Thursday, 4 April 2013

Submarine Welfare

The Tory spin machine was in overdrive today, with the Chancellor linking a fatal house fire to excessive social welfare payments, while the Prime Minister used the recent bout of North Korean toy-throwing as the kind of "extreme threat" that justifies Britain's entire nuclear submarine programme. Hell, why don't we just pay for Trident straight out of the welfare budget and be done with it?

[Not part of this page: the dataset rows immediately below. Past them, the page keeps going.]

**src/common/charger_pkg.sv**
```systemverilog
// Constants, field positions and types shared by the charger command block
`default_nettype none
package charger_pkg;
	// ------------------------------------------------------------
	// Clock and timing
	// ------------------------------------------------------------
	localparam int CLK_PERIOD_NS = 100;
	localparam longint MINUTE_NS = 64'd60_000_000_000;
	localparam int MINUTE_CYCLES = int'(MINUTE_NS / CLK_PERIOD_NS);
	localparam int TIMEOUT_BASE_MIN = 5;
	localparam int MINUTES_W = 10;
	// ------------------------------------------------------------
	// Command word, index = position minus one
	// ------------------------------------------------------------
	localparam int CMD_BITS = 22;
	localparam int IDX_MODE_B0 = 1;
	localparam int IDX_MODE_B1 = 2;
	localparam int IDX_CONV = 3;
	localparam int IDX_ORDER = 4;
	localparam int IDX_INSEL_LO = 5;
	localparam int IDX_INSEL_HI = 7;
	localparam int IDX_ATTEN_LO = 8;
	localparam int IDX_ATTEN_HI = 11;
	localparam int IDX_SHUTDOWN = 12;
	localparam int IDX_DUTY_LO = 13;
	localparam int IDX_DUTY_HI = 15;
	localparam int IDX_CLEAR = 16;
	localparam int IDX_TIMEOUT_LO = 17;
	localparam int IDX_TIMEOUT_HI = 19;
	localparam int IDX_REF_LO = 20;
	localparam int IDX_REF_HI = 21;
	localparam logic [CMD_BITS-1:1] CMD_RESET = 21'h0;
	// ------------------------------------------------------------
	// Codes
	// ------------------------------------------------------------
	localparam logic [1:0] MODE_IDLE = 2'h0;
	localparam logic [1:0] MODE_DISCHARGE = 2'h1;
	localparam logic [1:0] MODE_CHARGE = 2'h2;
	localparam logic [1:0] MODE_GAUGE = 2'h3;
	localparam logic [2:0] TIMEOUT_NONE = 3'h7;
	localparam logic [2:0] DUTY_FULL = 3'h4;
	localparam logic [2:0] INSEL_MAX = 3'h4;
	localparam logic [7:0] REF_MV_0 = 8'h12;
	localparam logic [7:0] REF_MV_1 = 8'h22;
	localparam logic [7:0] REF_MV_2 = 8'h37;
	localparam logic [7:0] REF_MV_3 = 8'ha0;
	// ------------------------------------------------------------
	// Status word bits
	// ------------------------------------------------------------
	localparam int STATUS_BITS = 8;
	localparam int ST_PRESENT = 0;
	localparam int ST_REVERSED = 1;
	localparam int ST_OVER_CELL = 2;
	localparam int ST_END_DIS = 3;
	localparam int ST_OVER_TEMP = 4;
	localparam int ST_UNDER_TEMP = 5;
	localparam int ST_TIMEOUT = 6;
	localparam int ST_FAULT = 7;
	localparam int CMP_BITS = 6;
	typedef enum logic [1:0] {LINK_IDLE, LINK_HUNT, LINK_CMD, LINK_STATUS}
		link_state_e;
endpackage
`default_nettype wire

```
**src/failsafe_monitor.sv**
```systemverilog
// Fail-safe timer, fault latches and drive gating
`default_nettype none
module failsafe_monitor #(
	parameter int MINUTE_CYCLES = charger_pkg::MINUTE_CYCLES
) (
	input wire logic core_clk,
	input wire logic rst_n,
	input wire logic fault_clear,
	input wire logic [1:0] op_mode,
	input wire logic power_shutdown,
	input wire logic [2:0] timeout_sel,
	input wire logic battery_present,
	input wire logic battery_reversed,
	input wire logic cell_over_max,
	input wire logic cell_end_discharge,
	input wire logic over_temp,
	input wire logic under_temp,
	output logic timeout_flag,
	output logic fault_occurred,
	output logic discharge_drive,
	output logic charge_drive
);
	if (MINUTE_CYCLES < 1)
	begin : g_bad_minute
		$error("MINUTE_CYCLES must be at least one");
	end
	localparam int MW = charger_pkg::MINUTES_W;
	logic [31:0] tick_q, tick_d;
	logic [MW-1:0] minutes_q, minutes_d;
	logic tout_q, tout_d, fs_q, fs_d, dis_q, dis_d, chg_q, chg_d;
	logic act_dis, act_chg, timed_out, fault_dis, fault_chg, blocked;
	logic [MW-1:0] limit;
	// ------------------------------------------------------------
	// Next state
	// ------------------------------------------------------------
	always_comb
	begin
		act_dis = !power_shutdown
			&& op_mode == charger_pkg::MODE_DISCHARGE;
		act_chg = !power_shutdown
			&& op_mode == charger_pkg::MODE_CHARGE;
		limit = MW'(charger_pkg::TIMEOUT_BASE_MIN) << timeout_sel;
		timed_out = timeout_sel != charger_pkg::TIMEOUT_NONE
			&& minutes_q >= limit;
		fault_dis = cell_end_discharge | over_temp | under_temp | tout_q
			| timed_out;
		fault_chg = cell_over_max | over_temp | under_temp | tout_q
			| timed_out;
		blocked = !battery_present | battery_reversed;
		tick_d = tick_q;
		minutes_d = minutes_q;
		if (fault_clear)
		begin
			tick_d = 32'h0;
			minutes_d = '0;
		end
		else if ((act_dis || act_chg) && !fs_q)
		begin
			if (tick_q == 32'(MINUTE_CYCLES - 1))
			begin
				tick_d = 32'h0;
				if (minutes_q != '1)
					minutes_d = minutes_q + MW'(1);
			end
			else
				tick_d = tick_q + 32'h1;
		end
		tout_d = (fault_clear ? 1'b0 : tout_q) | timed_out;
		fs_d = (fault_clear ? 1'b0 : fs_q) | (act_dis && fault_dis)
			| (act_chg && fault_chg);
		dis_d = act_dis && !fault_dis && !fs_q && !blocked;
		chg_d = act_chg && !fault_chg && !fs_q && !blocked;
	end
	always_ff @(posedge core_clk or negedge rst_n)
	begin
		if (!rst_n)
		begin
			tick_q <= 32'h0;
			minutes_q <= '0;
			tout_q <= 1'b0;
			fs_q <= 1'b0;
			dis_q <= 1'b0;
			chg_q <= 1'b0;
		end
		else
		begin
			tick_q <= tick_d;
			minutes_q <= minutes_d;
			tout_q <= tout_d;
			fs_q <= fs_d;
			dis_q <= dis_d;
			chg_q <= chg_d;
		end
	end
	assign timeout_flag = tout_q;
	assign fault_occurred = fs_q;
	assign discharge_drive = dis_q;
	assign charge_drive = chg_q;
endmodule
`default_nettype wire

```
**src/charger_command_status_decode.sv**
```systemverilog
// Serial command decode and status word for the battery charger controller
`default_nettype none
module charger_command_status_decode #(
	parameter int MINUTE_CYCLES = charger_pkg::MINUTE_CYCLES
) (
	input wire logic core_clk,
	input wire logic rst_n,
	input wire logic ser_clk,
	input wire logic cs_n,
	input wire logic ser_din,
	output logic ser_dout,
	output logic ser_dout_oe,
	input wire logic battery_present_cmp,
	input wire logic cell_below_100mv_cmp,
	input wire logic cell_above_max_cmp,
	input wire logic cell_below_900mv_cmp,
	input wire logic tbat_below_high_cmp,
	input wire logic tbat_above_low_cmp,
	output logic [1:0] op_mode,
	output logic power_shutdown_bit,
	output logic conversion_type_sel,
	output logic result_bit_order,
	output logic [2:0] adc_input_sel,
	output logic adc_input_sel_valid,
	output logic [3:0] atten_ratio,
	output logic [4:0] atten_divisor,
	output logic [2:0] loop_duty,
	output logic loop_duty_full,
	output logic loop_duty_test,
	output logic fault_clear_bit,
	output logic [2:0] timeout_sel,
	output logic [1:0] charge_ref,
	output logic [7:0] charge_ref_mv,
	output logic [7:0] fault_status_report,
	output logic discharge_drive,
	output logic charge_drive
);
	localparam int NB = charger_pkg::CMD_BITS;
	localparam int CB = charger_pkg::CMP_BITS;
	if (MINUTE_CYCLES < 1)
	begin : g_bad_minute
		$error("MINUTE_CYCLES must be at least one");
	end
	// ------------------------------------------------------------
	// Input synchronisers
	// ------------------------------------------------------------
	logic sclk_m_q, sclk_s_q, sclk_p_q, cs_m_q, cs_s_q, din_m_q, din_s_q;
	logic [CB-1:0] cmp_m_q, cmp_s_q;
	always_ff @(posedge core_clk or negedge rst_n)
	begin
		if (!rst_n)
		begin
			sclk_m_q <= 1'b0;
			sclk_s_q <= 1'b0;
			sclk_p_q <= 1'b0;
			cs_m_q <= 1'b1;
			cs_s_q <= 1'b1;
			din_m_q <= 1'b0;
			din_s_q <= 1'b0;
			cmp_m_q <= '0;
			cmp_s_q <= '0;
		end
		else
		begin
			sclk_m_q <= ser_clk;
			sclk_s_q <= sclk_m_q;
			sclk_p_q <= sclk_s_q;
			cs_m_q <= cs_n;
			cs_s_q <= cs_m_q;
			din_m_q <= ser_din;
			din_s_q <= din_m_q;
			cmp_m_q <= {tbat_above_low_cmp, tbat_below_high_cmp,
				cell_below_900mv_cmp, cell_above_max_cmp,
				cell_below_100mv_cmp, battery_present_cmp};
			cmp_s_q <= cmp_m_q;
		end
	end
	logic sclk_rise, sclk_fall;
	assign sclk_rise = sclk_s_q & ~sclk_p_q;
	assign sclk_fall = ~sclk_s_q & sclk_p_q;
	// ------------------------------------------------------------
	// Serial command and status engine
	// ------------------------------------------------------------
	charger_pkg::link_state_e state_q, state_d;
	logic [4:0] pos_q, pos_d;
	logic [3:0] out_cnt_q, out_cnt_d;
	logic [NB-1:1] cmd_q, cmd_d;
	logic [7:0] shift_q, shift_d;
	logic dout_q, dout_d;
	logic [7:0] status_word;
	always_comb
	begin
		state_d = state_q;
		pos_d = pos_q;
		out_cnt_d = out_cnt_q;
		cmd_d = cmd_q;
		shift_d = shift_q;
		dout_d = dout_q;
		if (cs_s_q)
		begin
			state_d = charger_pkg::LINK_IDLE;
			pos_d = 5'h0;
			cmd_d[charger_pkg::IDX_CLEAR] = 1'b0;
		end
		else
		begin
			unique case (state_q)
				charger_pkg::LINK_IDLE:
					state_d = charger_pkg::LINK_HUNT;
				charger_pkg::LINK_HUNT:
					if (sclk_rise && din_s_q)
					begin
						state_d = charger_pkg::LINK_CMD;
						pos_d = 5'h1;
					end
				charger_pkg::LINK_CMD:
					if (sclk_rise)
					begin
						cmd_d[pos_q] = din_s_q;
						if (pos_q == 5'(NB - 1))
						begin
							state_d = charger_pkg::LINK_STATUS;
							shift_d = status_word;
							out_cnt_d = 4'h0;
						end
						else
							pos_d = pos_q + 5'h1;
					end
				charger_pkg::LINK_STATUS:
					if (sclk_fall && out_cnt_q != 4'(charger_pkg::STATUS_BITS))
					begin
						dout_d = shift_q[0];
						shift_d = {1'b0, shift_q[7:1]};
						out_cnt_d = out_cnt_q + 4'h1;
					end
			endcase
		end
	end
	always_ff @(posedge core_clk or negedge rst_n)
	begin
		if (!rst_n)
		begin
			state_q <= charger_pkg::LINK_IDLE;
			pos_q <= 5'h0;
			out_cnt_q <= 4'h0;
			cmd_q <= charger_pkg::CMD_RESET;
			shift_q <= 8'h0;
			dout_q <= 1'b0;
		end
		else
		begin
			state_q <= state_d;
			pos_q <= pos_d;
			out_cnt_q <= out_cnt_d;
			cmd_q <= cmd_d;
			shift_q <= shift_d;
			dout_q <= dout_d;
		end
	end
	assign ser_dout = dout_q;
	assign ser_dout_oe = ~cs_s_q;
	// ------------------------------------------------------------
	// Field decode
	// ------------------------------------------------------------
	assign op_mode = cmd_q[charger_pkg::IDX_MODE_B1:charger_pkg::IDX_MODE_B0];
	assign power_shutdown_bit = cmd_q[charger_pkg::IDX_SHUTDOWN];
	assign conversion_type_sel = cmd_q[charger_pkg::IDX_CONV];
	assign result_bit_order = cmd_q[charger_pkg::IDX_ORDER];
	assign adc_input_sel =
		cmd_q[charger_pkg::IDX_INSEL_HI:charger_pkg::IDX_INSEL_LO];
	assign adc_input_sel_valid = adc_input_sel <= charger_pkg::INSEL_MAX;
	assign atten_ratio =
		cmd_q[charger_pkg::IDX_ATTEN_HI:charger_pkg::IDX_ATTEN_LO];
	assign atten_divisor = {1'b0, atten_ratio} + 5'h1;
	assign loop_duty = cmd_q[charger_pkg::IDX_DUTY_HI:charger_pkg::IDX_DUTY_LO];
	assign loop_duty_full = loop_duty == charger_pkg::DUTY_FULL;
	assign loop_duty_test = loop_duty > charger_pkg::DUTY_FULL;
	assign fault_clear_bit = cmd_q[charger_pkg::IDX_CLEAR];
	assign timeout_sel =
		cmd_q[charger_pkg::IDX_TIMEOUT_HI:charger_pkg::IDX_TIMEOUT_LO];
	assign charge_ref = cmd_q[charger_pkg::IDX_REF_HI:charger_pkg::IDX_REF_LO];
	always_comb
	begin
		unique case (charge_ref)
			2'h0: charge_ref_mv = charger_pkg::REF_MV_0;
			2'h1: charge_ref_mv = charger_pkg::REF_MV_1;
			2'h2: charge_ref_mv = charger_pkg::REF_MV_2;
			2'h3: charge_ref_mv = charger_pkg::REF_MV_3;
		endcase
	end
	// ------------------------------------------------------------
	// Fail-safe and status
	// ------------------------------------------------------------
	logic timeout_flag, fault_occurred_flag;
	failsafe_monitor #(
		.MINUTE_CYCLES(MINUTE_CYCLES)
	) u_failsafe (
		.core_clk(core_clk),
		.rst_n(rst_n),
		.fault_clear(fault_clear_bit),
		.op_mode(op_mode),
		.power_shutdown(power_shutdown_bit),
		.timeout_sel(timeout_sel),
		.battery_present(cmp_s_q[charger_pkg::ST_PRESENT]),
		.battery_reversed(cmp_s_q[charger_pkg::ST_REVERSED]),
		.cell_over_max(cmp_s_q[charger_pkg::ST_OVER_CELL]),
		.cell_end_discharge(cmp_s_q[charger_pkg::ST_END_DIS]),
		.over_temp(cmp_s_q[charger_pkg::ST_OVER_TEMP]),
		.under_temp(cmp_s_q[charger_pkg::ST_UNDER_TEMP]),
		.timeout_flag(timeout_flag),
		.fault_occurred(fault_occurred_flag),
		.discharge_drive(discharge_drive),
		.charge_drive(charge_drive)
	);
	assign status_word = {fault_occurred_flag, timeout_flag, cmp_s_q};
	assign fault_status_report = status_word;
endmodule
`default_nettype wire

```
**config.mk**
```make
export PLATFORM = sky130hd
export DESIGN_NAME = charger_command_status_decode
export DESIGN_NICKNAME = d
export VERILOG_FILES = /design/src/common/charger_pkg.sv /design/src/failsafe_monitor.sv /design/src/charger_command_status_decode.sv
export SDC_FILE = /design/constraint.sdc
export NUM_CORES = 1
export LEC_CHECK = 0
export BUFFER_PORTS_ARGS = -buffer_cell sky130_fd_sc_hd__buf_2
export CAP_MARGIN = 20
export CORE_MARGIN = 1.5
export CORE_UTILIZATION = 40
export DETAILED_ROUTE_END_ITERATION = 8
export PLACE_DENSITY = 0.68
export SYNTH_ARGS = -nofsm -noshare
export SYNTH_HDL_FRONTEND = slang
export SYNTH_SLANG_ARGS = --single-unit
```
**constraint.sdc**
```tcl
create_clock -name core_clk -period 2.5 [get_ports core_clk]
set_input_delay 0.25 -clock core_clk [delete_from_list [all_inputs] [get_ports core_clk]]
set_output_delay 0.25 -clock core_clk [all_outputs]
set_load 0.1 [all_outputs]
```
Word level (Yosys, flattened, before mapping)
Index checks and enable logic that the tools add are counted.
Word-level totals
  register bits after elaboration: 106
  input bits: 11
Cells by class
  add/sub/neg operators: 5
  $lt $le $gt $ge: 5
  equality and inequality tests: 21
  shifts and indexed selects: 1
  mux-type cells: 34
  bitwise logic cells: 17
  reductions and logical operators: 39
Operator list (number)
  $mux W32: 3
  $mux W10: 4
  $add A32 B1 Y32 const B: 1
  $eq A32 B30 Y1 const B: 1
  $mux W16: 2
  $pmux W8 S4: 1
  $mux W8: 3
  $bwmux W21: 1
  $mux W5: 4
  $pmux W8 S2: 1
  $logic_and A1 B1 Y1: 15
  $ne A3 B3 Y1 const B: 5
  $mux W4: 3
  $or A1 B1 Y1: 12
  $reduce_bool A2 Y1: 6
  $add A10 B1 Y10 const B: 1
  $eq A2 B2 Y1 const B: 5
  $ge A10 B10 Y1: 1
  $ne A10 B10 Y1 const B: 1
  $pmux W5 S2: 1
  $shl A3 B3 Y10 const A: 1
  $reduce_and A3 Y1: 3
  $mux W2: 4
  $pmux W4 S2: 1
  other kinds (25): 42

Depth between registers and ports, before layout
Gate-level depths: netlist of run 1.
  depth in word-level cells: 8
  mapped depth: 8

Hierarchy
A second synthesis of run 1 with hierarchy kept.
Unflattened totals
  cells, all modules: 521
  area, all modules: 5559.1 um^2
By module, submodules not included
  charger_command_status_decode: instances 1, cells each 235, area an instance 2845.2 um^2
  failsafe_monitor: instances 1, cells each 286, area an instance 2713.9 um^2

Least setup slack after synthesis of run 1
OpenSTA, ideal clock, no wires.
  path kind: register to output
  start: register cmd_q[15] (netlist bit)
  end: output port loop_duty_full
  data arrival time: 3.236 ns
  path slack: -0.986 ns
  cell stages (with the launch flop): 2
  path through: dfrtp_1 -> nor3b_1
Between the ends
  cells in the longest elaborated chain, start to end: 1
RTL lines
  from (decl): RTL line charger_command_status_decode.sv:87  | logic [NB-1:1] cmd_q, cmd_d;
  from (signal assigned): RTL line charger_command_status_decode.sv:146  | cmd_q <= charger_pkg::CMD_RESET;
  from (signal assigned): RTL line charger_command_status_decode.sv:155  | cmd_q <= cmd_d;
  $eq A3 B3 Y1: RTL line charger_command_status_decode.sv:176  | assign loop_duty_full = loop_duty == charger_pkg::DUTY_FULL;
  to (decl): RTL line charger_command_status_decode.sv:28  | output logic loop_duty_full,
No other way between the ends.

Worst setup path after layout of run 1
  start: register cmd_q[19] (netlist bit)
  end: register u_failsafe.chg_q, in the netlist u_failsafe.charge_drive
Between the ends
  cells in the longest elaborated chain, start to end: 8
RTL lines
  $shl A3 B3 Y10: RTL line failsafe_monitor.sv:42  | limit = MW'(charger_pkg::TIMEOUT_BASE_MIN) << timeout_sel;
  $ge A10 B10 Y1: RTL line failsafe_monitor.sv:44  | && minutes_q >= limit;
  $logic_and A1 B1 Y1 (*): RTL line failsafe_monitor.sv:44
  $or A1 B1 Y1 (*): RTL line failsafe_monitor.sv:48  | | timed_out;
  $logic_not A1 Y1 (*): RTL line failsafe_monitor.sv:72  | chg_d = act_chg && !fault_chg && !fs_q && !blocked;
  $logic_and A1 B1 Y1 (*) (3 in series): RTL line failsafe_monitor.sv:72
  via u_failsafe.chg_d: RTL line failsafe_monitor.sv:30  | logic tout_q, tout_d, fs_q, fs_d, dis_q, dis_d, chg_q, chg_d;
  to (signal assigned): RTL line failsafe_monitor.sv:92  | chg_q <= chg_d;
  to (decl): RTL line failsafe_monitor.sv:30
Mark *: on every way through the listed nets, which the timed path passes. The rest lies on a longest branch.
A chain may end at the register's enable or synchronous reset.

==> impl_metrics.toml, run 1 <==
[run_status]
status = "completed"

[floorplan]
core_um2 = 13770
dieArea_um2 = 14730
die_w_um = 121.4
io_pins = 60
die_h_um = 121.4
start_util_pct = 40.69
std_cell_rows = 43

[sta]
max_freq_ghz = 0.4296
setup_viol = 0
timing.final.crit_share_pct = 93.10
final_hold_viol_count = 0
slew_viol_final = 0
finClkSkew_ns = 0.008947
min_period_ns = 2.328
whs_ns = 0.3501
relSlewSlack_pct = 58.04
tightest_slew_ns = 0.6294
rsz0062_at_grt = "false"

[clock_tree]
clock_latency_ns = 0.35
cts_root_buffer = "clkbuf_16"
clk_path_buf_depth = 2
clk_transition_reported_paths_ns = 0.07
h-tree-depth = 3
cts_made_buffers = 9
cts_num_sinks = 106
cts_tree = "done"

[final_layout]
syn2layout_area_growth_pct = 16.57
fin_nets = 653
antenna_cells = 0
drive_gt1_share_pct = 21.67
final_cells = 803
num-fill-cells = 1281

[power]
ir_drop_mv = 0.3971
clockPowerShare_pct = 36.3
p_int_w = 0.002915
p_seq_share_pct = 47.6
comb_power_share_pct = 16.1
p_sw_w = 0.001192
total_power_w = 0.004107
powerDensity_nw_per_um2 = 628.7
switching_share_pct = 29.02
total_leakage_power_nw = 3.000

[logic_synthesis]
synthTopCellsByArea = "dfrtp_1 (46%), ha_1 (5.4%), mux2_2 (4.2%), nand2_1 (3.4%), nor2_1 (3.2%)"
syn_area_um2 = 5604
synth-seq-area-share_pct = 47.38
synth_edf_count = 0
ys_seq_elements = 106
synth_warnings = 0
netlist.top_cell.by_area = "dfrtp_1"
async_flop_share_pct = 100.0
yosysUniqueCellTypes = 62
syn_avg_cell_area_um2 = 10.03
synthCells = 559
synth_ff_type = "dfrtp_1"
synth.top_cell.area_share_pct = 46.44

[critical_path]
arrival_ns = 2.56
required_ns = 2.73
worstPathMaxFanout = 11
crit_cells = 7
setup.worst_path.start_class = "flip-flop"
worstSetupEndpointType = "flip-flop"
reg2regPathDepth = 7
critical_path_class = "reg2reg"
crit_slowest_cell = "dfrtp_4"
path_cells = "or2_2, ha_1, a21o_1, a21o_1, a221oi_2, o21ai_2, a2111oi_1"
cpMostUsedCell = "a21o_1"
cpPeakStageDelay_ns = 0.54
crit_buf_inv = 0
crit_family = "compound AO/OA/AOI/OAI gates"

[hold_path]
hold_path_depth = 0
min_path_type = "reg2reg"

[flow_run]
maxCapViolations = 0

[detailed_routing]
antenna_left = 0
drc = 0
drtIter0Drc = 324
viasPerCell = 5.407
vias = 4342
wl_um = 11980
wl_per_cell_um = 14.92
firstDrtPassIters = 5

[placed_design]
place_inst = 776
hpwl_um = 8460
gp_congestion = 0.8342
portBuffers = 57

[global_routing]
antenna_found_initial = 0
track_usage_pct = 17.37
grt_start_max_net_pins = 70
grt_pass1_wl_um = 20470
grt_overflow = 0
first_global_vias = 4254
-- power groups by stage --
stage / Sequential [W] / Clock [W] / Combinational [W]
after global placement: 0.00197 / 0 / 0.000628
after CTS: 0.00195 / 0.00152 / 0.000664
after floorplan: 0.00198 / 0 / 0.000494
after global routing: 0.00197 / 0.00159 / 0.000743
final: 0.00196 / 0.00149 / 0.000663
after detailed placement: 0.00198 / 0 / 0.000649
-- routing by layer --
metal | track usage (%) | routed length (µm) | vias up
met5 | 0 | 0 | -
met4 | 6.618 | 234 | 0
met3 | 3.524 | 422 | 17
met2 | 27.12 | 5662 | 88
met1 | 23.75 | 5660 | 2134
li1 | - | - | 2103
-- registers in the layout (all words and copies together) (netlist names), 2 cells and up --
signal                count
u_failsafe.minutes_q     10
cmp_m_q                   6
cmp_s_q                   6
pos_q                     5
out_cnt_q                 4
cmd_q                    21
shift_q                   8
state_q                   2
u_failsafe.tick_q        32
-- final cells by class --
cell class | count | area [µm²] | area share (%)
flip-flops and latches | 106 | 2666 | 40.82
inverters | 22 | 86.33 | 1.322
repair buffers | 78 | 483.0 | 7.393
clock buffers | 12 | 256.5 | 3.926
clock inverters | 4 | 57.56 | 0.8811
well taps | 180 | 225.2 | 3.448
multi-input cells | 401 | 2758 | 42.21
-- cells in the mapped netlist, drive strengths merged, types with 4 or more instances --
cell	instances
a31oi	6
and4	5
o41ai	4
o31ai	7
xnor2	14
mux2i	11
buf	14
nand2	51
and2	9
or2	4
xor2	14
nand2b	6
or3	4
ha	24
o21ai	14
nand4	16
inv	22
mux2	21
clkbuf	17
nor4	9
nor3b	5
and3	6
dfrtp	104
a21o	6
nor2b	4
or4	8
nor3	16
nand3	26
nor2	48
a21oi	24
-- kinds of logic (layout without fill, tap and decap cells) --
kind of cell               count (synthesis)  after routing  synth area share [%]
other                                      1              2               0.06691
xor gates and xnor gates                  28             28                 4.376
AOI/OAI and AO/OA                         87             87                 10.34
buffers and inverters                     53            116                 4.354
adders and majority gates                 24             24                 5.358
muxes                                     32             32                 6.185
DFF                                      106            106                 47.38
and+or+nand+nor                          228            228                 21.95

Given the gravity of the UK's economic predicament, you might have thought our political leaders would be sticking to hard facts, rather than inciting moral panic. But you'd be wrong. Party politics is all about cynically exploiting fear and greed:
"while narrowly targeted policies will fail to draw on the strength of middle-class political pressure to defend welfare, policies with wider coverage actively recruit the sharp elbows of the middle class." Source: The Solidarity Society: why we can afford to end poverty, and how to do it with public support. Fabian Society, 2009
That's right, the Tories have been tearing pages out of the Left wing playbook, even if they're trying to work the same trick in reverse. Blame all bad stuff on the welfare state, so most voters will want to spend less on it.

Ironically, the Left seem to think they got this idea from the Right, as explained by Rhiannon Lockley in her “Red Book” essay on "Understanding the Psychology of the Working Class Right Wing": 
 "...the key achievement of propaganda is to make the belief being transmitted internalised to the point where its origin is lost and it is accepted as natural and self-discovered by the individual... The volume and diversity of negative messages about scapegoated groups in the right-wing media today does much to achieve this, and it is also supported by the factual style of reporting which presents arguments as definite rather than exploratory." 
The truth is, they're all at it... endlessly spinning and scapegoating instead of solving the root cause of real problems. And we're paying for it. Big time.

So how do we get these people to focus on the real issues? Where do we start?

I think we need to play them at their own game. And the best place to start is closest to home. We should link all our ills to government waste - not the welfare budget or the healthcare budget, but the £166bn that the public sector wastes on itself - nearly a quarter of the UK's entire annual exenditure. Every time a politician strays from a discussion of the hard facts in any area, we should ask them how he or she is going to spend less on travel or communications costs, or office space or, dare I say it, expenses.

Once they demonstrate an ability to get that basic level of waste under control, they can graduate to discussing how to control state taxation and spending in other areas. But the bizarre rants of North Korean leaders and random criminal acts, however tragic, should be a long way down the list.